As we all know, Buddhism avoids the mind/body or spirit/matter dichotomy that has characterised much of modern Western thought as well as some theistic religions. We are given practical advice on realising this, particularly in kayanupassana and vedananupassana practice. French philosopher and Talmudic commentator Emmanual Levinas seems to have captured the same understanding in the following passage. It also reminds me of Tilt's signature: 'This being is bound to samsara, karma is his means for going beyond' (SN I, 38).
The body is not only a happy or unhappy accident that relates us to the implacable world of matter. Its adherence to the Self is of value in itself. It is an adherence that one does not escape and that no metaphor can confuse with the presence of an external object; it is a union that does not in any way alter the tragic character of finality.

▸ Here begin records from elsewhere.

$ cat src/rtl/core/tnat_pkg.sv
// tnat_pkg: shared types, constants and helpers for the TCP NAT mapping table.
// Depends on nothing; every module of the block imports it.
package tnat_pkg;

  localparam int ENTRIES = 256;
  localparam int IW      = $clog2(ENTRIES);

  typedef enum logic [1:0] {
    OP_OUT  = 2'd0,
    OP_IN   = 2'd1,
    OP_TICK = 2'd2,
    OP_BAD  = 2'd3
  } op_t;

  typedef enum logic [2:0] {
    ST_HIT   = 3'd0,
    ST_NEW   = 3'd1,
    ST_MISS  = 3'd2,
    ST_FULL  = 3'd3,
    ST_BAD   = 3'd4,
    ST_SWEEP = 3'd5
  } status_t;

  typedef enum logic [1:0] {
    REG_EXT_IP  = 2'd0,
    REG_BASE    = 2'd1,
    REG_TIMEOUT = 2'd2
  } reg_idx_t;

  typedef enum logic [1:0] {
    FIN_OPEN = 2'd0,
    FIN_SEEN = 2'd1,
    FIN_RST  = 2'd2
  } fin_code_t;

  typedef struct packed {
    logic [1:0]  operation;
    logic [31:0] src_ip;
    logic [15:0] src_port;
    logic [31:0] dst_ip;
    logic [15:0] dst_port;
    logic [31:0] seq_num;
    logic [31:0] ack_num;
    logic        fin_flag;
    logic        rst_flag;
    logic        ack_flag;
  } in_t;

  typedef struct packed {
    logic [2:0]  status;
    logic [31:0] new_ip;
    logic [15:0] new_port;
    logic [8:0]  removed_count;
  } out_t;

  typedef struct packed {
    logic        valid;
    logic [31:0] inside_ip;
    logic [15:0] inside_port;
    logic [31:0] server_ip;
    logic [15:0] server_port;
    logic [31:0] inside_seq_end;
    logic [31:0] inside_ack;
    logic [1:0]  inside_fin_state;
    logic [31:0] outside_seq_end;
    logic [31:0] outside_ack;
    logic [1:0]  outside_fin_state;
    logic [31:0] last_touch;
  } entry_t;

  // Work the head does on the entry passing it this cycle.
  typedef enum logic [1:0] {
    HM_OUT   = 2'd0,
    HM_IN    = 2'd1,
    HM_TICK  = 2'd2,
    HM_CLAIM = 2'd3
  } hmode_t;

  typedef struct packed {
    hmode_t      mode;
    logic        searching;   // no hit yet in this pass
    logic        claim_here;  // entry at head is the one being claimed
    logic [15:0] ext_port;    // external port of the entry at head
    logic [31:0] tick_now;
    logic [15:0] timeout;
  } head_ctrl_t;

  typedef struct packed {
    logic took;     // hit found and updated
    logic is_free;
    logic kill;
  } head_ev_t;

  function automatic logic [1:0] next_fin(logic [1:0] old, logic fin, logic rst);
    logic [1:0] r;
    r = old;
    if (rst)      r = FIN_RST;
    else if (fin) r = FIN_SEEN;
    return r;
  endfunction

endpackage

$ cat src/rtl/core/tnat_head.sv
// tnat_head: match, update, claim and age logic applied to the entry at the
// head of the chain. Depends on tnat_pkg.
module tnat_head (
  input  tnat_pkg::entry_t     e_in,
  input  tnat_pkg::in_t        req,
  input  tnat_pkg::head_ctrl_t ctrl,
  output tnat_pkg::entry_t     e_out,
  output tnat_pkg::head_ev_t   ev
);
  import tnat_pkg::*;

  logic        out_match;
  logic        in_match;
  logic        finished;
  logic        aged;
  logic [31:0] idle;

  assign out_match = e_in.valid && e_in.inside_ip == req.src_ip &&
                     e_in.inside_port == req.src_port &&
                     e_in.server_ip == req.dst_ip && e_in.server_port == req.dst_port;
  assign in_match  = e_in.valid && e_in.server_ip == req.src_ip &&
                     e_in.server_port == req.src_port && ctrl.ext_port == req.dst_port;

  assign idle     = ctrl.tick_now - e_in.last_touch;
  assign aged     = idle > {16'd0, ctrl.timeout};
  assign finished = e_in.inside_fin_state == FIN_SEEN &&
                    e_in.outside_fin_state == FIN_SEEN &&
                    e_in.inside_ack >= e_in.outside_seq_end &&
                    e_in.outside_ack >= e_in.inside_seq_end;

  always_comb begin
    e_out = e_in;
    ev    = '0;
    ev.is_free = !e_in.valid;
    case (ctrl.mode)
      HM_OUT: begin
        if (ctrl.searching && out_match) begin
          ev.took              = 1'b1;
          e_out.inside_seq_end = req.seq_num;
          if (req.ack_flag) e_out.inside_ack = req.ack_num;
          e_out.inside_fin_state = next_fin(e_in.inside_fin_state, req.fin_flag,
                                            req.rst_flag);
          e_out.last_touch     = ctrl.tick_now;
        end
      end
      HM_IN: begin
        if (ctrl.searching && in_match) begin
          ev.took               = 1'b1;
          e_out.outside_seq_end = req.seq_num;
          if (req.ack_flag) e_out.outside_ack = req.ack_num;
          e_out.outside_fin_state = next_fin(e_in.outside_fin_state, req.fin_flag,
                                             req.rst_flag);
          e_out.last_touch      = ctrl.tick_now;
        end
      end
      HM_TICK: begin
        if (e_in.valid && (e_in.inside_fin_state == FIN_RST ||
                           e_in.outside_fin_state == FIN_RST || finished || aged)) begin
          ev.kill     = 1'b1;
          e_out.valid = 1'b0;
        end
      end
      HM_CLAIM: begin
        if (ctrl.claim_here) begin
          e_out.valid             = 1'b1;
          e_out.inside_ip         = req.src_ip;
          e_out.inside_port       = req.src_port;
          e_out.server_ip         = req.dst_ip;
          e_out.server_port       = req.dst_port;
          e_out.inside_seq_end    = req.seq_num;
          e_out.inside_ack        = req.ack_flag ? req.ack_num : 32'd0;
          e_out.inside_fin_state  = next_fin(FIN_OPEN, req.fin_flag, req.rst_flag);
          e_out.outside_seq_end   = 32'd0;
          e_out.outside_ack       = 32'd0;
          e_out.outside_fin_state = FIN_OPEN;
          e_out.last_touch        = ctrl.tick_now;
        end
      end
      default: begin
        e_out = e_in;
      end
    endcase
  end

endmodule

This feeling of identity between self and body, which, naturally, has nothing in common with popular materialism, will therefore never allow those who wish to begin with it to rediscover, in the depths of this unity, the duality of a free spirit that struggles against the body to which it is chained. On the contrary, for such people, the whole of the spirit's essence lies in the fact that it is chained to the body. To separate the spirit from the concrete forms with which it is already involved is to betray the originality of the very feeling from which it is appropriate to begin.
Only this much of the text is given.